Nos hemos habituado a un mensaje recurrente, una idea que aparece de continuo en las conversaciones, en los discursos y en los medios de comunicación: hay que acostumbrarse. Las medidas de prevención (distanciamiento físico, barbijo, restricción para muchas actividades deportivas, lúdicas y sociales) quizá no duren para siempre, pero mientras tanto hay que habituarse. Conformarse. “Qué se le va’cer” dirán los parroquianos.

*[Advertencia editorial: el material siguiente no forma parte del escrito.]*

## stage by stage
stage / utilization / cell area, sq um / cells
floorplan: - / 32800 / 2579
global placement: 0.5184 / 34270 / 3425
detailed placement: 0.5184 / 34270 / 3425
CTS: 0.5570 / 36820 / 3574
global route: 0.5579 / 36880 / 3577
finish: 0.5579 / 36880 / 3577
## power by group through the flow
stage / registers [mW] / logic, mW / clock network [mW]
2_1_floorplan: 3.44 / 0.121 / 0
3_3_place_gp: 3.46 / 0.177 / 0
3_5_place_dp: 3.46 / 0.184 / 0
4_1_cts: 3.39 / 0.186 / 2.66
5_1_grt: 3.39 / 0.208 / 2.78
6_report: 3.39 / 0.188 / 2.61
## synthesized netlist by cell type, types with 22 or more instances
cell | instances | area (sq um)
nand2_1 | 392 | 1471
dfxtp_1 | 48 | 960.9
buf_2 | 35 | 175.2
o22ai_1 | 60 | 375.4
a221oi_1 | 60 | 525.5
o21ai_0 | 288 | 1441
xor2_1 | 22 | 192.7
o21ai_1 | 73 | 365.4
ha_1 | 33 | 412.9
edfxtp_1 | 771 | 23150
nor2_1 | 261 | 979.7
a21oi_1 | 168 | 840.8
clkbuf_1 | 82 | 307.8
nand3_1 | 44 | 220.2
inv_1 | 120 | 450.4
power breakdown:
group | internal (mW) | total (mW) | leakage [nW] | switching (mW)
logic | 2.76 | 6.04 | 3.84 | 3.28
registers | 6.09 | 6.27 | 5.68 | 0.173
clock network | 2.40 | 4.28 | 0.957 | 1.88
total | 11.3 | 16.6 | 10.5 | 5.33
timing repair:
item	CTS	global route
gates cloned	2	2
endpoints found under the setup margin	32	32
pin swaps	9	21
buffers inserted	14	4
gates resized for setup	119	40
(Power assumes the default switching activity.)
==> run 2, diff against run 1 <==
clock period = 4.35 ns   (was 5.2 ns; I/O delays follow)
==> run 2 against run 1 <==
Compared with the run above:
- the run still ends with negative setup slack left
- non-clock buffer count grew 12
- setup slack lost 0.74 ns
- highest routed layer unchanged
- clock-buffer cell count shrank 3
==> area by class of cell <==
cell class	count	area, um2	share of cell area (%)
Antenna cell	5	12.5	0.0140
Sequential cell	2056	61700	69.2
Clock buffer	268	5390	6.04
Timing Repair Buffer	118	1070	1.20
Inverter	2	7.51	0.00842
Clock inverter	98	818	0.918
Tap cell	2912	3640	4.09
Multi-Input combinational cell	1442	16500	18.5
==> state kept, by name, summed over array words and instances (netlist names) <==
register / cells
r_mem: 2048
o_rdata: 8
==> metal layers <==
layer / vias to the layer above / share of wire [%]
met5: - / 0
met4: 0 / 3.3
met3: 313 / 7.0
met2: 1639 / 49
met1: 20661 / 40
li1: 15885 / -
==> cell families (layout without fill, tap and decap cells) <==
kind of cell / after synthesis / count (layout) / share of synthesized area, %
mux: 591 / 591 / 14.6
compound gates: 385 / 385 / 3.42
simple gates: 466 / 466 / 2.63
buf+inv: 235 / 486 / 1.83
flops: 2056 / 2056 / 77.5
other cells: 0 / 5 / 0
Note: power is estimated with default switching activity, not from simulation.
[config.mk]
export PLATFORM = sky130hd
export DESIGN_NAME = dost_cmp
export DESIGN_NICKNAME = d
export VERILOG_FILES = /design/src/rtl/core/dost_pkg.sv /design/src/rtl/core/dost_cmp.sv
export SDC_FILE = /design/constraint.sdc
export NUM_CORES = 1
export LEC_CHECK = 0
export ABC_AREA = 1
export BUFFER_PORTS_ARGS = -buffer_cell sky130_fd_sc_hd__clkbuf_2
export CORE_MARGIN = 3
export CORE_UTILIZATION = 47
export DETAILED_ROUTE_END_ITERATION = 10
export GPL_ROUTABILITY_DRIVEN = 0
export PLACE_DENSITY = 0.95
export SLEW_MARGIN = 20
export SYNTH_ARGS = -nofsm -noshare
export SYNTH_HDL_FRONTEND = slang
export SYNTH_SLANG_ARGS = --single-unit
[constraint.sdc]
create_clock -name vclk -period 2.4
set_input_delay 0 -clock vclk [all_inputs]
set_output_delay 0 -clock vclk [all_outputs]
set_load 0.02 [all_outputs]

Pero si hay algo que hemos aprendido del mensaje cristiano, algo que es irrenunciable en nuestra fe, es el rechazo a esa idea lánguida y complaciente de la conformidad. Al quietismo de quien toma la realidad como algo dado, que hay que aceptar, a lo que hay que acomodarse:
“No se conformen con el tiempo presente –decía Pablo-, más bien transfórmense renovando el entendimiento, para así conocer la voluntad de Dios” (paráfrasis de Ro.12:2)
Estamos seguros/as de que las medidas que tomamos para enfrentar esta pandemia son justas y necesarias, pero no pueden ser la palabra final. No nos conformamos con eso. No alcanza con calzarse el barbijo y aceptar las reglas de juego hasta el final del viaje. Hay que escarbar más profundo, hay que pensar en las complejidades de un mundo que ha hecho posible este escenario. ¿Será que el sistema de producción mundial, el corrimiento de las fronteras agrícolas, la desaparición de bosques naturales, especies animales y vegetales no tiene un impacto sobre el comportamiento de algunas enfermedades? ¿Será que el hacinamiento en la producción animal, la tendencia a la urbanización y a la sobrepoblación no inciden sobre las posibilidades que tiene un virus para mutar? ¿Será que un mundo hipercomunicado, en el que puedo estornudar a las 9.00 en Estambul y toser a las 21.00 en Sao Paulo no explica la facilidad con que algunas enfermedades podrían extenderse? ¿Será que los intereses de lucro de las grandes farmacéuticas o el poder de presión que tienen los países desarrollados no ha incidido sobre la investigación y las formas en que se distribuyen vacunas, medicamentos y asesoramiento? ¿Será que podremos transformar un mundo desigual si solo nos ponemos el barbijo y nos lavamos las manos?
Lo dijo Pablo, y lo podemos decir hoy:
-¡No! ¡No me conformo nada!
Hoy, como vos, nosotros/as también sentimos soledad e incertidumbre. Pero no nos queremos conformar y pensar que ya pasará. Hoy recordamos una nueva Pascua, un tiempo en el que Jesús, tenido por muerto, volvió a aparecerse a su gente. En uno de los relatos más hermosos, Jesús llega a Emaús junto a dos personas que lo habían conocido. Fueron conversando, pero en el viaje no lo reconocieron. Lo invitaron a quedarse a comer. En la intimidad de la mesa compartida y del calor del fuego, Jesús partió el pan y dio las gracias. Por la comida, por los amigos que lo invitaron a comer. Y entonces sí lo reconocieron. (Ver Lc.24:13ss)
Si hubiese ocurrido hoy, habríamos sentido algo parecido a lo que experimentamos cuando alguien se quita el barbijo para comer. Ahora te vemos completamente. ¡Te reconocemos! Sos vos; qué bueno verte. Sin que nos diéramos cuenta, Jesús se metió en nuestra burbuja.
Que esta Pascua de Resurrección sea verdaderamente eso. La certeza de que Jesús come con nosotros. Una señal que mitiga el miedo y la incertidumbre. La invitación a seguir caminando, aceptando las reglas del presente, pero sin conformarnos. Prometiéndonos un abrazo, o mejor: inventando abrazos nuevos.